Introduced in Feature Pack 2After the data is copied from the production database to the authoring database, you must run a full index build (di-preprocess and di-buildindex) on the authoring environment.

Managed files

Managed files use both database data and file assets. Since managed files are enabled in a workspace, the content of these files is saved in the database tables, for example in the CMFILE table. Managed files must be committed to the Commerce EAR for the WebSphere Commerce file-serving servlet to retrieve the file assets and to display the assets.

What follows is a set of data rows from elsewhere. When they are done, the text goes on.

[src/rtl/core/byte_stuffed_frame_receiver_defines.svh]
// Assertion macros shared by the frame receiver RTL.
// No dependencies; each macro expects clk and rst_n in scope.
`ifndef BYTE_STUFFED_FRAME_RECEIVER_DEFINES_SVH
`define BYTE_STUFFED_FRAME_RECEIVER_DEFINES_SVH

// Same-cycle implication, checked outside reset.
`define BSFR_ASSERT_IMPLY(lbl, ante, cons, msg) \
  lbl: assert property (@(posedge clk) disable iff (!rst_n) (ante) |-> (cons)) else $error(msg);

// Next-cycle implication, checked outside reset.
`define BSFR_ASSERT_NEXT(lbl, ante, cons, msg) \
  lbl: assert property (@(posedge clk) disable iff (!rst_n) (ante) |=> (cons)) else $error(msg);

`endif

[src/rtl/core/bsfr_pkg.sv]
// Types and constants for the byte-stuffed frame receiver.
// No dependencies; used by byte_stuffed_frame_receiver.
package bsfr_pkg;

  typedef enum logic [2:0] {
    KIND_DATA   = 3'd0,
    KIND_DONE   = 3'd1,
    KIND_JUNK_S = 3'd2,
    KIND_JUNK_E = 3'd3,
    KIND_JUNK_T = 3'd4,
    KIND_OVER   = 3'd5
  } kind_t;

  localparam int CFG_ADDR_W = 2;
  localparam int CFG_DATA_W = 16;

  localparam logic [CFG_ADDR_W-1:0] REG_START   = 2'd0;
  localparam logic [CFG_ADDR_W-1:0] REG_END     = 2'd1;
  localparam logic [CFG_ADDR_W-1:0] REG_ESCAPE  = 2'd2;
  localparam logic [CFG_ADDR_W-1:0] REG_TIMEOUT = 2'd3;

  localparam logic [7:0]  START_RST   = 8'd0;
  localparam logic [7:0]  END_RST     = 8'd1;
  localparam logic [7:0]  ESCAPE_RST  = 8'd2;
  localparam logic [15:0] TIMEOUT_RST = 16'd200;

  // One result word as held in the output queue.
  typedef struct packed {
    kind_t       kind;
    logic [7:0]  byte_v;
    logic [9:0]  count;
    logic        last;
  } res_t;

endpackage
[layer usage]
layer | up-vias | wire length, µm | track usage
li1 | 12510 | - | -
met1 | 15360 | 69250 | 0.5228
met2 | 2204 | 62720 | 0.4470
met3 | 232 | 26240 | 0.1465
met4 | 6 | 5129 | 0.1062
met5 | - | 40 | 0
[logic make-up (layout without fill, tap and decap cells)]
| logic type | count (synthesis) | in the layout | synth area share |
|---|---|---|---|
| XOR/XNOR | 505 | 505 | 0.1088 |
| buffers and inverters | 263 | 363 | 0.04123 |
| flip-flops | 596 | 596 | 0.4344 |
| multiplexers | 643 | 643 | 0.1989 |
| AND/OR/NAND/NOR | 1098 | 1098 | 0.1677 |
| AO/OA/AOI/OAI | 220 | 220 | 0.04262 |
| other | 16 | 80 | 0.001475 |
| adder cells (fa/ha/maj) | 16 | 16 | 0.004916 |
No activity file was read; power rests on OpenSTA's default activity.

Managed files are handled differently in staging and production environments:
  • Staging environment - Management Center preview defaults to the data found in the database. If it is not found, it is retrieved from the EAR. The Staging environment contains data in the CMFILE, CMFILEDIR, CMSMALLFILE, and CMLARGEFILE tables. For example, if you load ImageA.jpeg in the Management Center, then go into workspace1 and overwrite ImageA.jpeg with a different image. When you preview the change in workspace1, the system displays the overwritten content. However, the storefront displays the original ImageA.
  • Production environment - Since there is no need to preview changes, every managed file is obtained from the EAR. The Production environment retrieves data from the CMFILE and CMFILEDIR tables, but not the CMSMALLFILE or CMLARGEFILE tables.
Because of these differences, the staging server utilities do not propagate managed files to the production database, they get sent to the production EAR.
Important: stagingcopy does not copy the data in the CMFILEDIR table from a production to a staging environment. If you want to publish managed files only to the production server, use the fileprop utility or supply the fileprop parameters in the stagingprop utility. If the fileprop parameters are not supplied, the stagingprop utility does not publish the managed files.